▶ _Task objective_
Find the lines below holding the word "sRph" and copy each of them.

▶ _Data under study_
* * *

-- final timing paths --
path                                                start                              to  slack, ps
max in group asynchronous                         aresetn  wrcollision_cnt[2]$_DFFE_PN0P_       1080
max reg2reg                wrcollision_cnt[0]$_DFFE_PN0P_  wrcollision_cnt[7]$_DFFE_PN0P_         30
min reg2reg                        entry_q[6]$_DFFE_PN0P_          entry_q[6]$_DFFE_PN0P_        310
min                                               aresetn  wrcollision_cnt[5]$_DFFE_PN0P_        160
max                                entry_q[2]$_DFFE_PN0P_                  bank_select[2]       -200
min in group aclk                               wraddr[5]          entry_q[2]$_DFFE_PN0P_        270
`src/rtl/wb_cfg_arbiter.sv`:
```
// Two-master Wishbone arbiter in front of a single configuration slave.
// Grants alternate on ties, every grant is followed by at least one idle
// turnaround cycle, and a stalled slave is cut off after TIMEOUT cycles.
module wb_cfg_arbiter #(
    parameter int         DATA_WIDTH = 16,
    parameter int         ADDR_WIDTH = 15,
    parameter logic [7:0] TIMEOUT    = 8'd15
) (
    input  logic                    clk,
    input  logic                    resetn,
    input  logic [1:0]              m_cyc_i,
    input  logic [1:0]              m_stb_i,
    input  logic [1:0]              m_we_i,
    input  logic [2*ADDR_WIDTH-1:0] m_adr_i,
    input  logic [2*DATA_WIDTH-1:0] m_dat_i,
    input  logic [3:0]              m_sel_i,
    output logic [DATA_WIDTH-1:0]   m_dat_o,
    output logic [1:0]              m_ack_o,
    output logic [1:0]              m_err_o,
    output logic                    s_cyc_o,
    output logic                    s_stb_o,
    output logic                    s_we_o,
    output logic [ADDR_WIDTH-1:0]   s_adr_o,
    output logic [DATA_WIDTH-1:0]   s_dat_o,
    output logic [1:0]              s_sel_o,
    input  logic [DATA_WIDTH-1:0]   s_dat_i,
    input  logic                    s_ack_i,
    output logic [1:0]              grant_o
);

    typedef enum logic [1:0] {
        IDLE = 2'd0,
        GNT0 = 2'd1,
        GNT1 = 2'd2
    } state_t;

    // Counter value on the last cycle a grant may last without an ack.
    localparam logic [7:0] TO_LAST = TIMEOUT - 8'd1;

    state_t          state_reg, state_next;
    logic            last_served_reg, last_served_next;
    logic [7:0]      cnt_reg, cnt_next;
    logic [1:0]      req;
    logic            idx;
    logic            timeout_hit;

    logic [ADDR_WIDTH-1:0] adr_arr [2];
    logic [DATA_WIDTH-1:0] dat_arr [2];
    logic [1:0]            sel_arr [2];

    // Unpack the per-master buses so the grant mux can index them directly.
    genvar gi;
    generate
        for (gi = 0; gi < 2; gi++) begin : g_master
            assign req[gi]     = m_cyc_i[gi] & m_stb_i[gi];
            assign adr_arr[gi] = m_adr_i[gi*ADDR_WIDTH +: ADDR_WIDTH];
            assign dat_arr[gi] = m_dat_i[gi*DATA_WIDTH +: DATA_WIDTH];
            assign sel_arr[gi] = m_sel_i[2*gi +: 2];
        end
    endgenerate

    // State, fairness bit and stall counter; reset aborts any transfer.
    always_ff @(posedge clk) begin
        if (resetn) begin
            state_reg       <= IDLE;
            last_served_reg <= 1'b1;
            cnt_reg         <= 8'd0;
        end else begin
            state_reg       <= state_next;
            last_served_reg <= last_served_next;
            cnt_reg         <= cnt_next;
        end
    end

    // Arbitration, bus mux, ack/err routing and release conditions.
    always_comb begin
        state_next       = state_reg;
        last_served_next = last_served_reg;
        cnt_next         = cnt_reg;
        idx              = 1'b0;
        timeout_hit      = 1'b0;
        grant_o          = 2'b00;
        m_ack_o          = 2'b00;
        m_err_o          = 2'b00;
        m_dat_o          = s_dat_i;
        s_cyc_o          = 1'b0;
        s_stb_o          = 1'b0;
        s_we_o           = 1'b0;
        s_adr_o          = '0;
        s_dat_o          = '0;
        s_sel_o          = 2'b00;

        case (state_reg)
            IDLE: begin
                cnt_next = 8'd0;
                if (req == 2'b11) begin
                    // Tie: the master that was not served last goes first.
                    if (last_served_reg) begin
                        state_next       = GNT0;
                        last_served_next = 1'b0;
                    end else begin
                        state_next       = GNT1;
                        last_served_next = 1'b1;
                    end
                end else if (req[0]) begin
                    state_next       = GNT0;
                    last_served_next = 1'b0;
                end else if (req[1]) begin
                    state_next       = GNT1;
                    last_served_next = 1'b1;
                end
            end

            GNT0, GNT1: begin
                idx          = (state_reg == GNT1);
                grant_o[idx] = 1'b1;
                s_cyc_o      = m_cyc_i[idx];
                s_stb_o      = m_stb_i[idx];
                s_we_o       = m_we_i[idx];
                s_adr_o      = adr_arr[idx];
                s_dat_o      = dat_arr[idx];
                s_sel_o      = sel_arr[idx];
                m_ack_o[idx] = s_ack_i;
                // An ack in the final allowed cycle still completes normally.
                timeout_hit  = (cnt_reg == TO_LAST) & ~s_ack_i;
                // A master that already dropped cyc gets no error pulse.
                m_err_o[idx] = timeout_hit & m_cyc_i[idx];
                if (s_ack_i | ~m_cyc_i[idx] | timeout_hit) begin
                    state_next = IDLE;
                    cnt_next   = 8'd0;
                end else begin
                    cnt_next   = cnt_reg + 8'd1;
                end
            end

            default: begin
                state_next = IDLE;
                cnt_next   = 8'd0;
            end
        endcase
    end

endmodule

```
`config.mk`:
```
export PLATFORM = sky130hd
export DESIGN_NAME = uart_rx_axis
export DESIGN_NICKNAME = d
export VERILOG_FILES = /design/src/rtl/uart_rx_axis.sv
export SDC_FILE = /design/constraint.sdc
export NUM_CORES = 1
export LEC_CHECK = 0
export ABC_AREA = 1
export CAP_MARGIN = 0
export CORE_ASPECT_RATIO = 2
export CORE_MARGIN = 2
export CORE_UTILIZATION = 40
export DETAILED_ROUTE_END_ITERATION = 12
export HOLD_SLACK_MARGIN = 0.02
export PLACE_DENSITY = 0.57
export SLEW_MARGIN = 0
export SYNTH_ARGS = -nofsm -noshare
export SYNTH_HDL_FRONTEND = slang
export SYNTH_SLANG_ARGS = --single-unit
```
`constraint.sdc`:
```
create_clock -name clk -period 1.44 [get_ports clk]
set_input_delay 0.288 -clock clk [delete_from_list [all_inputs] [get_ports clk]]
set_output_delay 0.288 -clock clk [all_outputs]
set_load 0.02 [all_outputs]
```
**src/rtl/jtag_host_pkg.sv**
```systemverilog
// Shared definitions for the uP debug JTAG host: command codes,
// phase lengths, FSM encoding and per-slot TMS/TDI helpers.
package jtag_host_pkg;

    // Target command codes
    localparam logic [7:0] CMD_ADDR     = 8'h01;
    localparam logic [7:0] CMD_MEM_RD   = 8'h02;
    localparam logic [7:0] CMD_MEM_WR   = 8'h03;
    localparam logic [7:0] CMD_ACC_SCAN = 8'h04;
    localparam logic [7:0] CMD_ACC_SPI  = 8'h05;
    localparam logic [7:0] CMD_UNPAUSE  = 8'h06;
    localparam logic [7:0] CMD_PAUSE    = 8'h07;

    // Phase lengths in TCK pulses
    localparam int DATA_LEN = 19;
    localparam int CMD_LEN  = 11;

    // Index of the final slot of each phase
    localparam logic [4:0] DATA_LAST = 5'(DATA_LEN - 1);
    localparam logic [4:0] CMD_LAST  = 5'(CMD_LEN - 1);

    // Host FSM states
    typedef enum logic [2:0] {
        sIdle = 3'd0,
        sWph  = 3'd1,
        sCph  = 3'd2,
        sRph  = 3'd3,
        sRsp  = 3'd4
    } jtagStateT;

    // Request latched at accept
    typedef struct packed {
        logic [7:0]  cmd;
        logic [15:0] data;
        logic        wrData;
        logic        rdData;
    } jtagReqT;

    // {TMS,TDI} for a data-phase slot: 1,1,0 then 16 shift slots MSB first
    function automatic logic [1:0] dataSlot(input logic [4:0] idx,
                                            input logic [15:0] d);
        logic tmsV;
        logic tdiV;
        tmsV = (idx < 5'd2) || (idx == DATA_LAST);
        tdiV = (idx >= 5'd3) ? d[4'(DATA_LAST - idx)] : 1'b0;
        return {tmsV, tdiV};
    endfunction

    // {TMS,TDI} for a cmd-phase slot: 1,0 then 8 cmd slots, then exit
    function automatic logic [1:0] cmdSlot(input logic [4:0] idx,
                                           input logic [7:0] c);
        logic tmsV;
        logic tdiV;
        tmsV = (idx == 5'd0) || (idx == 5'd9);
        tdiV = (idx >= 5'd2 && idx <= 5'd9) ? c[3'(5'd9 - idx)] : 1'b0;
        return {tmsV, tdiV};
    endfunction

endpackage

```
**src/rtl/jtag_host_if.sv**
```systemverilog
// Request/response bundle between the debug bridge and the JTAG host.
// master = requester, slave = jtag_host.
interface jtag_host_if;

    logic        reqValid;
    logic        reqReady;
    logic [7:0]  reqCmd;
    logic [15:0] reqData;
    logic        reqWrData;
    logic        reqRdData;
    logic        rspValid;
    logic [15:0] rspData;
    logic [1:0]  rspStatus;
    logic        busy;

    modport master (
        output reqValid, reqCmd, reqData, reqWrData, reqRdData,
        input  reqReady, rspValid, rspData, rspStatus, busy
    );

    modport slave (
        input  reqValid, reqCmd, reqData, reqWrData, reqRdData,
        output reqReady, rspValid, rspData, rspStatus, busy
    );

endinterface

```
**src/rtl/jtag_tck_gen.sv**
```systemverilog
// TCK generator: TCK_DIV clocks low, TCK_DIV clocks high per pulse.
// Once high, TCK always completes its falling edge even if en drops.
module jtag_tck_gen #(
    parameter int TCK_DIV = 4
) (
    input  logic clk,
    input  logic rst,
    input  logic en,
    output logic tck,
    output logic rise,
    output logic fall
);

    localparam int CW = $clog2(TCK_DIV);

    logic [CW-1:0] cnt;
    logic          last;

    assign last = (cnt == CW'(TCK_DIV - 1));
    assign rise = en && !tck && last;
    assign fall = tck && last;

    // half-period counter and TCK level
    always_ff @(posedge clk or posedge rst) begin
        if (rst) begin
            cnt <= '0;
            tck <= 1'b0;
        end else if (en || tck) begin
            if (last) begin
                cnt <= '0;
                tck <= ~tck;
            end else begin
                cnt <= cnt + 1'b1;
            end
        end else begin
            cnt <= '0;
        end
    end

endmodule

```
**src/rtl/jtag_host.sv**
```systemverilog
// JTAG debug host: serialises one request into TCK/TMS/TDI phases.
// Define JTAG_HOST_STATUS_EN to capture {paused,booted} into rspStatus.
module jtag_host
    import jtag_host_pkg::*;
#(
    parameter int TCK_DIV = 4
) (
    input  logic       i_clk,
    input  logic       i_rst,
    jtag_host_if.slave bus,
    output logic       o_TCK,
    output logic       o_TMS,
    output logic       o_TDI,
    input  logic       i_TDO
);

    jtagStateT   state;
    jtagStateT   stateNext;
    logic [4:0]  bitCnt;
    logic [4:0]  bitNext;
    jtagReqT     req;
    logic        tmsQ;
    logic        tdiQ;
    logic        tmsNext;
    logic        tdiNext;
    logic [15:0] shiftQ;
    logic [15:0] rspDataQ;
    logic        tdoMeta;
    logic        tdoSync;
    logic        tckEn;
    logic        rise;
    logic        fall;
    logic        accept;
    logic        loadRsp;
    logic        inShift;

    assign accept = bus.reqValid && (state == sIdle);
    assign tckEn  = (state == sWph) || (state == sCph) || (state == sRph);
    assign inShift = ((state == sWph) || (state == sRph))
                     && (bitCnt >= 5'd3);

    jtag_tck_gen #(
        .TCK_DIV(TCK_DIV)
    ) uTck (
        .clk  (i_clk),
        .rst  (i_rst),
        .en   (tckEn),
        .tck  (o_TCK),
        .rise (rise),
        .fall (fall)
    );

    // next state, slot index and next-slot pin values
    always_comb begin
        stateNext = state;
        bitNext   = bitCnt;
        tmsNext   = tmsQ;
        tdiNext   = tdiQ;
        loadRsp   = 1'b0;
        unique case (state)
            sIdle: begin
                if (accept) begin
                    bitNext = '0;
                    if (bus.reqWrData) begin
                        stateNext = sWph;
                        {tmsNext, tdiNext} = dataSlot(5'd0, bus.reqData);
                    end else begin
                        stateNext = sCph;
                        {tmsNext, tdiNext} = cmdSlot(5'd0, bus.reqCmd);
                    end
                end
            end
            sWph: begin
                if (fall) begin
                    if (bitCnt == DATA_LAST) begin
                        stateNext = sCph;
                        bitNext   = '0;
                        {tmsNext, tdiNext} = cmdSlot(5'd0, req.cmd);
                    end else begin
                        bitNext = bitCnt + 5'd1;
                        {tmsNext, tdiNext} = dataSlot(bitNext, req.data);
                    end
                end
            end
            sCph: begin
                if (fall) begin
                    if (bitCnt == CMD_LAST) begin
                        bitNext = '0;
                        if (req.rdData) begin
                            stateNext = sRph;
                            {tmsNext, tdiNext} = dataSlot(5'd0, 16'h0000);
                        end else begin
                            stateNext = sRsp;
                            {tmsNext, tdiNext} = 2'b00;
                            loadRsp = 1'b1;
                        end
                    end else begin
                        bitNext = bitCnt + 5'd1;
                        {tmsNext, tdiNext} = cmdSlot(bitNext, req.cmd);
                    end
                end
            end
            sRph: begin
                if (fall) begin
                    if (bitCnt == DATA_LAST) begin
                        stateNext = sRsp;
                        bitNext   = '0;
                        {tmsNext, tdiNext} = 2'b00;
                        loadRsp = 1'b1;
                    end else begin
                        bitNext = bitCnt + 5'd1;
                        {tmsNext, tdiNext} = dataSlot(bitNext, 16'h0000);
                    end
                end
            end
            sRsp: begin
                stateNext = sIdle;
            end
            default: begin
                stateNext = sIdle;
            end
        endcase
    end

    // FSM state, slot counter and registered TMS/TDI pins
    always_ff @(posedge i_clk or posedge i_rst) begin
        if (i_rst) begin
            state  <= sIdle;
            bitCnt <= '0;
            tmsQ   <= 1'b0;
            tdiQ   <= 1'b0;
        end else begin
            state  <= stateNext;
            bitCnt <= bitNext;
            tmsQ   <= tmsNext;
            tdiQ   <= tdiNext;
        end
    end

    // latch the request so inputs may change once accepted
    always_ff @(posedge i_clk or posedge i_rst) begin
        if (i_rst) begin
            req <= '0;
        end else if (accept) begin
            req <= '{cmd:    bus.reqCmd,
                     data:   bus.reqData,
                     wrData: bus.reqWrData,
                     rdData: bus.reqRdData};
        end
    end

    // two-flop TDO synchroniser
    always_ff @(posedge i_clk or posedge i_rst) begin
        if (i_rst) begin
            tdoMeta <= 1'b0;
            tdoSync <= 1'b0;
        end else begin
            tdoMeta <= i_TDO;
            tdoSync <= tdoMeta;
        end
    end

    // TDO capture of data shift slots; last data phase wins
    always_ff @(posedge i_clk or posedge i_rst) begin
        if (i_rst) begin
            shiftQ <= '0;
        end else if (accept) begin
            shiftQ <= '0;
        end else if (rise && inShift) begin
            shiftQ <= {shiftQ[14:0], tdoSync};
        end
    end

    // response data, held until the next transaction ends
    always_ff @(posedge i_clk or posedge i_rst) begin
        if (i_rst) begin
            rspDataQ <= '0;
        end else if (loadRsp) begin
            rspDataQ <= shiftQ;
        end
    end

`ifdef JTAG_HOST_STATUS_EN
    logic [1:0] statusQ;

    // {paused,booted} arrive on the last two cmd shift edges
    always_ff @(posedge i_clk or posedge i_rst) begin
        if (i_rst) begin
            statusQ <= 2'b00;
        end else if (rise && (state == sCph)) begin
            if (bitCnt == 5'd8) begin
                statusQ[1] <= tdoSync;
            end
            if (bitCnt == 5'd9) begin
                statusQ[0] <= tdoSync;
            end
        end
    end

    assign bus.rspStatus = statusQ;
`else
    assign bus.rspStatus = 2'b00;
`endif

    assign bus.reqReady = (state == sIdle);
    assign bus.busy     = (state != sIdle);
    assign bus.rspValid = (state == sRsp);
    assign bus.rspData  = rspDataQ;
    assign o_TMS        = tmsQ;
    assign o_TDI        = tdiQ;

endmodule
```
**src/flat_wrapper.sv**
```systemverilog
// flat-port wrapper written by rule: the top's interface ports become plain ports
module jtag_host_flat import jtag_host_pkg::*;
#(
    parameter int TCK_DIV = 4
)
  (i_clk, i_rst, o_TCK, o_TMS, o_TDI, i_TDO, bus_reqValid, bus_reqCmd, bus_reqData, bus_reqWrData, bus_reqRdData, bus_reqReady, bus_rspValid, bus_rspData, bus_rspStatus, bus_busy);
  jtag_host_if bus_i ();
  input  logic i_clk;
  input  logic i_rst;
  output logic o_TCK;
  output logic o_TMS;
  output logic o_TDI;
  input  logic i_TDO;
  input wire logic [$bits(bus_i.reqValid)-1:0] bus_reqValid;
  input wire logic [$bits(bus_i.reqCmd)-1:0] bus_reqCmd;
  input wire logic [$bits(bus_i.reqData)-1:0] bus_reqData;
  input wire logic [$bits(bus_i.reqWrData)-1:0] bus_reqWrData;
  input wire logic [$bits(bus_i.reqRdData)-1:0] bus_reqRdData;
  output wire logic [$bits(bus_i.reqReady)-1:0] bus_reqReady;
  output wire logic [$bits(bus_i.rspValid)-1:0] bus_rspValid;
  output wire logic [$bits(bus_i.rspData)-1:0] bus_rspData;
  output wire logic [$bits(bus_i.rspStatus)-1:0] bus_rspStatus;
  output wire logic [$bits(bus_i.busy)-1:0] bus_busy;
  assign bus_i.reqValid = bus_reqValid;
  assign bus_i.reqCmd = bus_reqCmd;
  assign bus_i.reqData = bus_reqData;
  assign bus_i.reqWrData = bus_reqWrData;
  assign bus_i.reqRdData = bus_reqRdData;
  assign bus_reqReady = bus_i.reqReady;
  assign bus_rspValid = bus_i.rspValid;
  assign bus_rspData = bus_i.rspData;
  assign bus_rspStatus = bus_i.rspStatus;
  assign bus_busy = bus_i.busy;
  jtag_host #(.TCK_DIV(TCK_DIV)) u_core (.i_clk(i_clk), .i_rst(i_rst), .bus(bus_i), .o_TCK(o_TCK), .o_TMS(o_TMS), .o_TDI(o_TDI), .i_TDO(i_TDO));
endmodule
```
$ cat config.mk
export PLATFORM = sky130hd
export DESIGN_NAME = mid_weight_streamer
export DESIGN_NICKNAME = d
export VERILOG_FILES = /design/src/rtl/mid_weight_streamer.sv
export SDC_FILE = /design/constraint.sdc
export NUM_CORES = 2
export LEC_CHECK = 0
export CAP_MARGIN = 25
export CELL_PAD_IN_SITES_DETAIL_PLACEMENT = 1
export CELL_PAD_IN_SITES_GLOBAL_PLACEMENT = 2
export CORE_MARGIN = 2
export CORE_UTILIZATION = 40
export DETAILED_ROUTE_END_ITERATION = 7
export GPL_TIMING_DRIVEN = 0
export PLACE_DENSITY_LB_ADDON = 0.3
export SLEW_MARGIN = 0
export SYNTH_ARGS = -nofsm -noshare
export SYNTH_HDL_FRONTEND = slang
export SYNTH_SLANG_ARGS = --single-unit
$ cat constraint.sdc
create_clock -name clk -period 5.49 [get_ports clk]
set_clock_uncertainty 0.15 [all_clocks]
set_input_delay 1.098 -clock clk [delete_from_list [all_inputs] [get_ports clk]]
set_output_delay 1.098 -clock clk [all_outputs]
set_load 0.005 [all_outputs]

* * *

▶ _Solved exercise_
        sRph  = 3'd3,
    assign tckEn  = (state == sWph) || (state == sCph) || (state == sRph);
    assign inShift = ((state == sWph) || (state == sRph))
                            stateNext = sRph;
            sRph: begin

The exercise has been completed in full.